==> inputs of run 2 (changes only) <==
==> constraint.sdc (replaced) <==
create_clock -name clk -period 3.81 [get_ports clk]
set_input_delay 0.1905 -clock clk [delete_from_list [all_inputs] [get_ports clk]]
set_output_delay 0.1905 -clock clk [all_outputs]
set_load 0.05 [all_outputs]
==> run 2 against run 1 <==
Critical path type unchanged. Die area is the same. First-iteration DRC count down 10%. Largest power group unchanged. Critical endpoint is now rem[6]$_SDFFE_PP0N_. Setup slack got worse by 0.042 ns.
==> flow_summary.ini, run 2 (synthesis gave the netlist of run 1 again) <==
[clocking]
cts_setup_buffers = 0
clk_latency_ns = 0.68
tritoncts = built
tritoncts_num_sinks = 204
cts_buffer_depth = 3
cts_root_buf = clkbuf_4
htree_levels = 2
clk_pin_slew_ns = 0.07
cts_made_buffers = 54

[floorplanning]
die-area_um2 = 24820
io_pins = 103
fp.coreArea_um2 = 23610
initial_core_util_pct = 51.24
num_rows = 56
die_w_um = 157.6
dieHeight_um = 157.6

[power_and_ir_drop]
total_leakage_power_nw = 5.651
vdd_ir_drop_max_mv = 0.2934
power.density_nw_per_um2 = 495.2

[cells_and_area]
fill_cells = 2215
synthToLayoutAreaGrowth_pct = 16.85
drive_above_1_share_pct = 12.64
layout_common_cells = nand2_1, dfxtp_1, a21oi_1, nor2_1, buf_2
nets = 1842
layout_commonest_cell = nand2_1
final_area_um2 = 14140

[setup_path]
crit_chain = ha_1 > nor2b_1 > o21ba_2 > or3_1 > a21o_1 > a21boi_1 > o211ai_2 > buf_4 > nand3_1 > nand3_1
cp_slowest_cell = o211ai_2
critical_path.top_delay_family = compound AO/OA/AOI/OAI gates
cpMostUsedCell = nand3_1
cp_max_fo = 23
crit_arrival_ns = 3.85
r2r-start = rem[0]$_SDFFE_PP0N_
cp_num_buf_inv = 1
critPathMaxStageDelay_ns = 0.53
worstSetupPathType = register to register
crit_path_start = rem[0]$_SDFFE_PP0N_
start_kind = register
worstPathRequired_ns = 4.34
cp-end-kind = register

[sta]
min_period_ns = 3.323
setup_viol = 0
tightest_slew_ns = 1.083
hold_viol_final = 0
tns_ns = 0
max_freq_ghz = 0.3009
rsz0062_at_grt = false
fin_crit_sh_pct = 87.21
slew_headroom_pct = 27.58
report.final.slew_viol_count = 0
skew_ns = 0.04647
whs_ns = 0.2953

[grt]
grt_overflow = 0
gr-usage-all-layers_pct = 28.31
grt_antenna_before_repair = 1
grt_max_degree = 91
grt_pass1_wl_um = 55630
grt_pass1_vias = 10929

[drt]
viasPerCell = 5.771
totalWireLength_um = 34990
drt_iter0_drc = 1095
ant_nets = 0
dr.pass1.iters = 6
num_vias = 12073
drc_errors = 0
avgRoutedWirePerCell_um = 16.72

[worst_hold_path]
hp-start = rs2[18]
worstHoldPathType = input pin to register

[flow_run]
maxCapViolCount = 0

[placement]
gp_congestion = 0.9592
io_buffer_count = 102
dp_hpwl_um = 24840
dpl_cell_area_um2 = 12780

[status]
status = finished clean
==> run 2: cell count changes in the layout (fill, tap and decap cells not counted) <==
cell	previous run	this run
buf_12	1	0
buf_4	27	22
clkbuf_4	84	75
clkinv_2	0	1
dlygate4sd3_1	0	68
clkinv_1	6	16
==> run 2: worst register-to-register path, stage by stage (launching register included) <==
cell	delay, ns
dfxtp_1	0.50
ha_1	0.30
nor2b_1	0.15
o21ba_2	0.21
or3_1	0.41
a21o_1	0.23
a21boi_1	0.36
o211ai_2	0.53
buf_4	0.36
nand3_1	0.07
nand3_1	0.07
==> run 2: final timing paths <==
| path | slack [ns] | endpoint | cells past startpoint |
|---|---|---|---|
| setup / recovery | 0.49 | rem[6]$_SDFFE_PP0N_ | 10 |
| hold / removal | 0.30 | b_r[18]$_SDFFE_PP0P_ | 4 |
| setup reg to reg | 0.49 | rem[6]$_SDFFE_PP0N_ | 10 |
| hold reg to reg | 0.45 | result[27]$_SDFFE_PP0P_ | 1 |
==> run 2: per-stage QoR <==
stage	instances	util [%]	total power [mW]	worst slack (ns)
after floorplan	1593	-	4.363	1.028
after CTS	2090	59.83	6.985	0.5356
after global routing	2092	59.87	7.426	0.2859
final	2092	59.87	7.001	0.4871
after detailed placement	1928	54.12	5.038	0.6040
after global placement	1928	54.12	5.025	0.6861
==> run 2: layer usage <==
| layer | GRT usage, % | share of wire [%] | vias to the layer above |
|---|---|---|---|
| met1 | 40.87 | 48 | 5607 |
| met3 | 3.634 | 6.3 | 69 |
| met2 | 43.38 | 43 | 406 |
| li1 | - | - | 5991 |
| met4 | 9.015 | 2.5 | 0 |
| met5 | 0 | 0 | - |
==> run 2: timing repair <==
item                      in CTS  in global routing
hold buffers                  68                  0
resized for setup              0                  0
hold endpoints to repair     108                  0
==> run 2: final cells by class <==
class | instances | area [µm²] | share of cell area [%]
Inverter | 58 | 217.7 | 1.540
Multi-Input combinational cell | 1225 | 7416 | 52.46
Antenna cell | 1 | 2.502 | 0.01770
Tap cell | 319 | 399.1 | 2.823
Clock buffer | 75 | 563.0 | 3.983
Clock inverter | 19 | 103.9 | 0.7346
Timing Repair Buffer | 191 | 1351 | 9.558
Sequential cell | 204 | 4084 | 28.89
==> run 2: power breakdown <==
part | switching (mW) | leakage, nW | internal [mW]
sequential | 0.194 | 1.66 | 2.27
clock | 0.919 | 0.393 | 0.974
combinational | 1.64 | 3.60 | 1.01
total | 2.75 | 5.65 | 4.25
$ cat config.mk
export PLATFORM = sky130hd
export DESIGN_NAME = rr_decoder_arbiter_flat
export DESIGN_NICKNAME = d
export VERILOG_FILES = /design/src/rtl/rr_decoder_arbiter_if.sv /design/src/rtl/rr_decoder_arbiter.sv /design/src/flat_wrapper.sv
export SDC_FILE = /design/constraint.sdc
export NUM_CORES = 1
export LEC_CHECK = 0
export CORE_ASPECT_RATIO = 1.5
export CORE_UTILIZATION = 42
export CTS_CLUSTER_SIZE = 16
export DETAILED_ROUTE_END_ITERATION = 6
export HOLD_SLACK_MARGIN = 0.15
export SYNTH_ARGS = -nofsm -noshare
export SYNTH_HDL_FRONTEND = slang
export SYNTH_SLANG_ARGS = --single-unit
$ cat constraint.sdc
create_clock -name clk -period 4.26 [get_ports clk]
set_clock_uncertainty 0.2 [all_clocks]
set_input_delay 1.278 -clock clk [delete_from_list [all_inputs] [get_ports clk]]
set_output_delay 1.278 -clock clk [all_outputs]
set_load 0.01 [all_outputs]
$ cat src/rtl/rr_decoder_arbiter_if.sv
// Handshake bundle between the eight requesters and rr_decoder_arbiter.
// master: arbiter side (drives grants); slave: requester side.
interface rr_decoder_arbiter_if;
  logic [7:0] req;
  logic       done;
  logic [7:0] grant;
  logic [2:0] grant_idx;
  logic       grant_valid;
  logic       timeout;

  modport master (
    input  req,
    input  done,
    output grant,
    output grant_idx,
    output grant_valid,
    output timeout
  );

  modport slave (
    output req,
    output done,
    input  grant,
    input  grant_idx,
    input  grant_valid,
    input  timeout
  );
endinterface

$ cat src/rtl/rr_decoder_arbiter.sv
// Round-robin arbiter for 8 requesters driving a 3-to-8 decoded one-hot grant.
// Optional forced release after HOLD_MAX grant cycles when ARB_TIMEOUT_EN is defined.
module rr_decoder_arbiter #(
  parameter int unsigned HOLD_MAX = 15
) (
  input  logic                 clk,
  input  logic                 rst,
  rr_decoder_arbiter_if.master bus
);

  typedef enum logic {IDLE, GRANT} state_t;

  localparam logic [7:0] HOLD_LAST = 8'(HOLD_MAX - 1);

  state_t     state, state_nx;
  logic [2:0] ptr, ptr_nx;
  logic [2:0] idx, idx_nx;
  logic [7:0] grant_r, grant_nx;
  logic       timeout_r, timeout_nx;
  logic [2:0] pick, cand;
  logic       found;
  logic       hold_expired;
  logic       release_now;

`ifdef ARB_TIMEOUT_EN
  logic [7:0] hold_cnt;

  // Counter is zero whenever IDLE, so it starts at 0 on entry to GRANT.
  always_ff @(posedge clk or posedge rst) begin
    if (rst)                hold_cnt <= '0;
    else if (state == IDLE) hold_cnt <= '0;
    else                    hold_cnt <= hold_cnt + 8'd1;
  end

  assign hold_expired = (state == GRANT) && (hold_cnt == HOLD_LAST);
`else
  logic unused_hold;
  assign unused_hold  = ^HOLD_LAST;
  assign hold_expired = 1'b0;
`endif

  // First set request searching upward from ptr, wrapping 7 -> 0.
  always_comb begin
    pick  = '0;
    cand  = '0;
    found = 1'b0;
    for (int unsigned i = 0; i < 8; i++) begin
      cand = ptr + 3'(i);
      if (!found && bus.req[cand]) begin
        pick  = cand;
        found = 1'b1;
      end
    end
  end

  always_comb begin
    state_nx    = state;
    ptr_nx      = ptr;
    idx_nx      = idx;
    grant_nx    = grant_r;
    timeout_nx  = 1'b0;
    release_now = 1'b0;
    case (state)
      IDLE: begin
        grant_nx = '0;
        if (found) begin
          idx_nx   = pick;
          grant_nx = 8'b1 << pick;
          state_nx = GRANT;
        end
      end
      GRANT: begin
        release_now = bus.done || !bus.req[idx] || hold_expired;
        if (release_now) begin
          grant_nx   = '0;
          ptr_nx     = idx + 3'd1;
          state_nx   = IDLE;
          timeout_nx = hold_expired && !bus.done;
        end
      end
      default: begin
        state_nx = IDLE;
        grant_nx = '0;
      end
    endcase
  end

  always_ff @(posedge clk or posedge rst) begin
    if (rst) begin
      state     <= IDLE;
      ptr       <= '0;
      idx       <= '0;
      grant_r   <= '0;
      timeout_r <= 1'b0;
    end else begin
      state     <= state_nx;
      ptr       <= ptr_nx;
      idx       <= idx_nx;
      grant_r   <= grant_nx;
      timeout_r <= timeout_nx;
    end
  end

  assign bus.grant       = grant_r;
  assign bus.grant_idx   = idx;
  assign bus.grant_valid = |grant_r;
  assign bus.timeout     = timeout_r;

endmodule

$ cat src/flat_wrapper.sv
// flat-port wrapper written by rule: the top's interface ports become plain ports
module rr_decoder_arbiter_flat 
#(
  parameter int unsigned HOLD_MAX = 15
)
  (clk, rst, bus_req, bus_done, bus_grant, bus_grant_idx, bus_grant_valid, bus_timeout);
  rr_decoder_arbiter_if bus_i ();
  input  logic clk;
  input  logic rst;
  input wire logic [$bits(bus_i.req)-1:0] bus_req;
  input wire logic [$bits(bus_i.done)-1:0] bus_done;
  output wire logic [$bits(bus_i.grant)-1:0] bus_grant;
  output wire logic [$bits(bus_i.grant_idx)-1:0] bus_grant_idx;
  output wire logic [$bits(bus_i.grant_valid)-1:0] bus_grant_valid;
  output wire logic [$bits(bus_i.timeout)-1:0] bus_timeout;
  assign bus_i.req = bus_req;
  assign bus_i.done = bus_done;
  assign bus_grant = bus_i.grant;
  assign bus_grant_idx = bus_i.grant_idx;
  assign bus_grant_valid = bus_i.grant_valid;
  assign bus_timeout = bus_i.timeout;
  rr_decoder_arbiter #(.HOLD_MAX(HOLD_MAX)) u_core (.clk(clk), .rst(rst), .bus(bus_i));
endmodule
==> results of run 1 <==
-- worst min-delay path: cells and delay by family, from the launching register on --
kind,cells,cell delay [ns]
flip-flops,1,0.37
AO/OA/AOI/OAI,1,0.07
AND/OR/NAND/NOR,1,0.05
-- Yosys cell counts, drive strengths merged, types with 6 or more instances --
library cell / instances
o21ai: 11
mux2: 13
dfrtp: 15
buf: 10
inv: 7
mux4: 16
nand2: 15
nor2: 7
nor2b: 6
mux2i: 13
-- worst min path at each step --
| stage | start | end | slack (ns) |
|---|---|---|---|
| floorplan | u_core.bus.grant[4] | u_core.bus.grant[4] | 0.34 |
| global placement | u_core.bus.grant[5] | u_core.bus.grant[5] | 0.30 |
| detailed placement | u_core.bus.grant[5] | u_core.bus.grant[5] | 0.31 |
| CTS | u_core.bus.grant[5] | u_core.bus.grant[5] | 0.33 |
| global route | u_core.bus.grant[5] | u_core.bus.grant[5] | 0.37 |
| finish | u_core.bus.grant[7] | u_core.bus.grant[7] | 0.33 |
-- state kept, by name, summed over array words and instances (netlist names) --
signal,cells
u_core.state,1
u_core.ptr,3
u_core.bus.grant,8
u_core.bus.grant_idx,3
-- where the power goes --
part           leakage, nW  internal [mW]  switching, mW  total [mW]
combinational        0.696          0.863          0.884        1.75
sequential           0.191          0.192         0.0673       0.259
clock               0.0255         0.0648         0.0509       0.116
-- final cells by class --
type                       instances  area share
clock buffer                       3     0.01802
timing repair buffer              41      0.1584
tap                               46     0.02512
multi-input combinational        145      0.6210
inverter                           7     0.01147
sequential                        15      0.1638
clock inverter                     1    0.002185
-- cells by family (layout without fill, tap and decap cells) --
logic type,count (synthesis),in the layout,synth area share
muxes,42,42,0.3429
other,1,1,0.001958
and+or+nand+nor,49,49,0.1398
adders and majority gates,3,3,0.01960
xor gates and xnor gates,4,4,0.01829
DFF,15,15,0.1960
buffers and inverters,22,52,0.06140
AOI/OAI and AO/OA,46,46,0.2201
-- through the flow --
step	power [mW]	util
floorplan	1.574	-
global placement	1.971	0.5198
detailed placement	1.997	0.5198
CTS	2.124	0.5306
global route	2.277	0.5306
finish	2.122	0.5306
-- per-layer routing --
metal  global-route usage  part of all wire  vias up
met5                    0                 0        -
met4               0.1397             0.054        0
met3              0.01079             0.032       19
met2               0.3947              0.52       55
met1               0.2793              0.39      864
li1                     -                 -      777
==> summary.md, run 1 <==
| Metric | Value |
|---|---|
| Max-cap viol count | `0` |
| Routed via count | `1,715` |
| Min cycle time layout | `4.002 ns` |
| Syn Std Cell Area | `1916 sq um` |
| Routed length per instance | `20.09 um` |
| First-pass GRT wire length | `8.645 mm` |
| Initial antenna violation count | `0` |
| Yosys reg bits | `15` |
| Hold Crit Class | `reg2reg` |
| Top FF cell, synth | `dfrtp_1` |
| Sequential Area | `375.4 sq um` |
| Top cell type's share of synthesized area | `0.1960` |
| DR vias/cell | `6.647` |
| Crit end category | `flop` |
| Slew HR | `0.4034` |
| Final Cell Area | `2291 sq um` |
| Origin of the critical flop-to-flop path | `u_core.ptr[1]` |
| Final setup viols | `0` |
| Layout fillers | `399` |
| Measured slew at the worst slew-check pin | `0.8880 ns` |
| Place WS | `0.009110 ns` |
| ANT nets after route | `0` |
| Leak Pwr | `0.9121 nW` |
| Worst Path Arrival | `3.94 ns` |
| Antenna Cells | `0` |
| Detailed Route Iter0 Violations | `80` |
| Max clock buf depth | `2` |
| Critical R2R Capture | `u_core.bus.grant[1]` |
| Die Ht | `84.71 um` |
| Starting Density | `0.4436` |
| RSZ-0062 raised after global routing | `false` |
| Placed cells | `254` |
| CP top delay family | `buffers and inverters` |
| CP Class | `in2reg` |
| Drt pass-1 iters | `6` |
| CTS Hold Buffers Added | `0` |
| IO Pins | `24` |
| Fin. max-slew vios | `0` |
| WP depth | `8` |
| Most frequent cells in the layout | `clkdlybuf4s50_1 (22), buf_4 (19), mux4_2 (16), dfrtp_1 (15), nand2_1 (14)` |
| Clk pin slew, worst setup/hold paths | `0.06 ns` |
| Worst reg2reg path depth | `9` |
| Critical Path Max Stage Delay | `0.74 ns` |
| Hold WS | `0.3290 ns` |
| Layout cells sized above 1 | `0.3113` |
| Distinct cells, synth | `56` |
| CTS Sinks | `15` |
| CTS tree | `built` |
| Die Width | `57.14 um` |
| Syn Inst Count | `182` |
| Sequential area share after synthesis | `0.1960` |
| CTS Buf Count | `3` |
| Largest net degree at the start of global routing | `29` |
| Crit path from | `bus_req[5]` |
| Commonest non-fill, non-tap cell in the layout | `clkdlybuf4s50_1` |
| Vias in the first global route | `1,743` |
| Peak VDD IR | `0.4730 mV` |
| Synth Warn # | `0` |
| Syn nets | `196` |
| Setup bufs post-CTS | `0` |
| CTS H-tree lvls | `1` |
| Mean Syn Cell Area | `10.53 sq um` |
| Gr usage total | `0.2300` |
| Worst-Skew Late Latency | `0.25 ns` |
| Placement Cell Area | `2245 sq um` |
| WHS Path Cells | `2` |
| Final #Nets | `227` |
| Multi-input logic area | `1423 sq um` |
| Crit path to | `u_core.bus.grant[1]` |
| WP buf/inv | `2` |
| Post-CTS sizing | `0` |
| Fin crit share | `0.9395` |
| Worst-path maximum fanout | `12` |
| Layout area overhead | `19.60%` |
| Worst path slowest cell | `clkdlybuf4s50_1` |
| Gr ovfl total | `0` |
| Reg2Reg Setup Slack | `0.76 ns` |
| Area contributors post-synth | `dfrtp_1 (20%), mux4_2 (19%), mux2_2 (6.5%), mux2i_1 (6.3%), nand2_1 (2.7%)` |
| Fmax | `0.2499 GHz` |
| Setup TNS | `0 ns` |
| Cell Count, Final, Fillers Out | `258` |
| Outcome | `finished, violations left` |
| Pwr dens | `926.2 nW/um^2` |
| Critical path launch point type | `input pin` |
| DRC viols | `2` |
| Hold Fails Final Rpt | `0` |
| Final HPWL DP | `4.052 mm` |
| # rows | `29` |
| Port Buf Inserts | `22` |
| Post-synth EDFFs | `0` |
| Async SR Flop Fraction | `1.000` |
| Gpl congestion | `0.9424` |
| Clock root buffer | `clkbuf_8` |
| Worst EP required | `4.20 ns` |
| Yosys top cell by area | `dfrtp_1` |
| Final setup margin | `0.2579 ns` |
| Failing checks | `design-rule violations` |
| Core Footprint | `4318 sq um` |
| Crit-path cells | `clkdlybuf4s50_1 -> mux2i_1 -> mux4_2 -> nor2b_1 -> buf_4 -> o311a_4 -> o221a_4 -> a22o_1` |
| Drt total wl | `5.184 mm` |
| Die Area | `4840 sq um` |
No activity file was read; power rests on OpenSTA's default activity.
`config.mk`:
```
export PLATFORM = sky130hd
export DESIGN_NAME = tilemap_ctrl
export DESIGN_NICKNAME = d
export VERILOG_FILES = /design/src/rtl/tilemap_ctrl.sv
export SDC_FILE = /design/constraint.sdc
export NUM_CORES = 1
export LEC_CHECK = 0
export ABC_AREA = 1
export BUFFER_PORTS_ARGS = -buffer_cell sky130_fd_sc_hd__buf_2
export CORE_ASPECT_RATIO = 0.5
export CORE_MARGIN = 2
export CORE_UTILIZATION = 45
export DETAILED_ROUTE_END_ITERATION = 6
export SYNTH_ARGS = -nofsm -noshare
export SYNTH_HDL_FRONTEND = slang
export SYNTH_SLANG_ARGS = --single-unit
```
`constraint.sdc`:
```
create_clock -name Clk -period 24.2 [get_ports Clk]
set_input_delay 2.42 -clock Clk [delete_from_list [all_inputs] [get_ports Clk]]
set_output_delay 2.42 -clock Clk [all_outputs]
set_load 0.05 [all_outputs]
```
File: src/rtl/rx_packet_parser_pkg.sv
// Shared definitions for the Q-table receive path: packet type codes, header layout,
// word offsets inside a packet and the parser state encoding.
package rx_packet_parser_pkg;

   localparam int WORD_WIDTH = 16;
   typedef logic [WORD_WIDTH-1:0] word_t;

   typedef enum logic [2:0] {
      PKT_HELLO  = 3'd0,
      PKT_DATA   = 3'd1,
      PKT_ACK    = 3'd2,
      PKT_JOIN   = 3'd3,
      PKT_LEAVE  = 3'd4,
      PKT_CH_ADV = 3'd5,
      PKT_ROUTE  = 3'd6,
      PKT_RSVD   = 3'd7
   } pkt_type_e;

   // Word 0 layout: {type[2:0], rsvd[4:0], kch[7:0]}
   localparam int HDR_TYPE_MSB = 15;
   localparam int HDR_TYPE_LSB = 13;
   localparam int HDR_KCH_MSB  = 7;
   localparam int HDR_KCH_LSB  = 0;

   localparam word_t OFF_SRC     = 16'd1;
   localparam word_t OFF_HOPS    = 16'd2;
   localparam word_t OFF_CLUSTER = 16'd3;
   localparam word_t OFF_ENERGY  = 16'd4;
   localparam word_t OFF_QVALUE  = 16'd5;
   localparam word_t OFF_KCH     = 16'd6;

   typedef enum logic [2:0] {
      S_IDLE, S_HDR, S_FIELDS, S_KCH, S_CHECK, S_DISPATCH, S_WAIT, S_DROP
   } state_e;

endpackage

## Task statement
In the listing above, find the line with "power.density_nw_per_um2 = 495.2" and the line with "recovery | 0.49 | rem[6]$_SDFFE_PP0N_ | 10 |"; output exactly those lines and all lines between them.

## Exercise response
power.density_nw_per_um2 = 495.2

[cells_and_area]
fill_cells = 2215
synthToLayoutAreaGrowth_pct = 16.85
drive_above_1_share_pct = 12.64
layout_common_cells = nand2_1, dfxtp_1, a21oi_1, nor2_1, buf_2
nets = 1842
layout_commonest_cell = nand2_1
final_area_um2 = 14140

[setup_path]
crit_chain = ha_1 > nor2b_1 > o21ba_2 > or3_1 > a21o_1 > a21boi_1 > o211ai_2 > buf_4 > nand3_1 > nand3_1
cp_slowest_cell = o211ai_2
critical_path.top_delay_family = compound AO/OA/AOI/OAI gates
cpMostUsedCell = nand3_1
cp_max_fo = 23
crit_arrival_ns = 3.85
r2r-start = rem[0]$_SDFFE_PP0N_
cp_num_buf_inv = 1
critPathMaxStageDelay_ns = 0.53
worstSetupPathType = register to register
crit_path_start = rem[0]$_SDFFE_PP0N_
start_kind = register
worstPathRequired_ns = 4.34
cp-end-kind = register

[sta]
min_period_ns = 3.323
setup_viol = 0
tightest_slew_ns = 1.083
hold_viol_final = 0
tns_ns = 0
max_freq_ghz = 0.3009
rsz0062_at_grt = false
fin_crit_sh_pct = 87.21
slew_headroom_pct = 27.58
report.final.slew_viol_count = 0
skew_ns = 0.04647
whs_ns = 0.2953

[grt]
grt_overflow = 0
gr-usage-all-layers_pct = 28.31
grt_antenna_before_repair = 1
grt_max_degree = 91
grt_pass1_wl_um = 55630
grt_pass1_vias = 10929

[drt]
viasPerCell = 5.771
totalWireLength_um = 34990
drt_iter0_drc = 1095
ant_nets = 0
dr.pass1.iters = 6
num_vias = 12073
drc_errors = 0
avgRoutedWirePerCell_um = 16.72

[worst_hold_path]
hp-start = rs2[18]
worstHoldPathType = input pin to register

[flow_run]
maxCapViolCount = 0

[placement]
gp_congestion = 0.9592
io_buffer_count = 102
dp_hpwl_um = 24840
dpl_cell_area_um2 = 12780

[status]
status = finished clean
==> run 2: cell count changes in the layout (fill, tap and decap cells not counted) <==
cell	previous run	this run
buf_12	1	0
buf_4	27	22
clkbuf_4	84	75
clkinv_2	0	1
dlygate4sd3_1	0	68
clkinv_1	6	16
==> run 2: worst register-to-register path, stage by stage (launching register included) <==
cell	delay, ns
dfxtp_1	0.50
ha_1	0.30
nor2b_1	0.15
o21ba_2	0.21
or3_1	0.41
a21o_1	0.23
a21boi_1	0.36
o211ai_2	0.53
buf_4	0.36
nand3_1	0.07
nand3_1	0.07
==> run 2: final timing paths <==
| path | slack [ns] | endpoint | cells past startpoint |
|---|---|---|---|
| setup / recovery | 0.49 | rem[6]$_SDFFE_PP0N_ | 10 |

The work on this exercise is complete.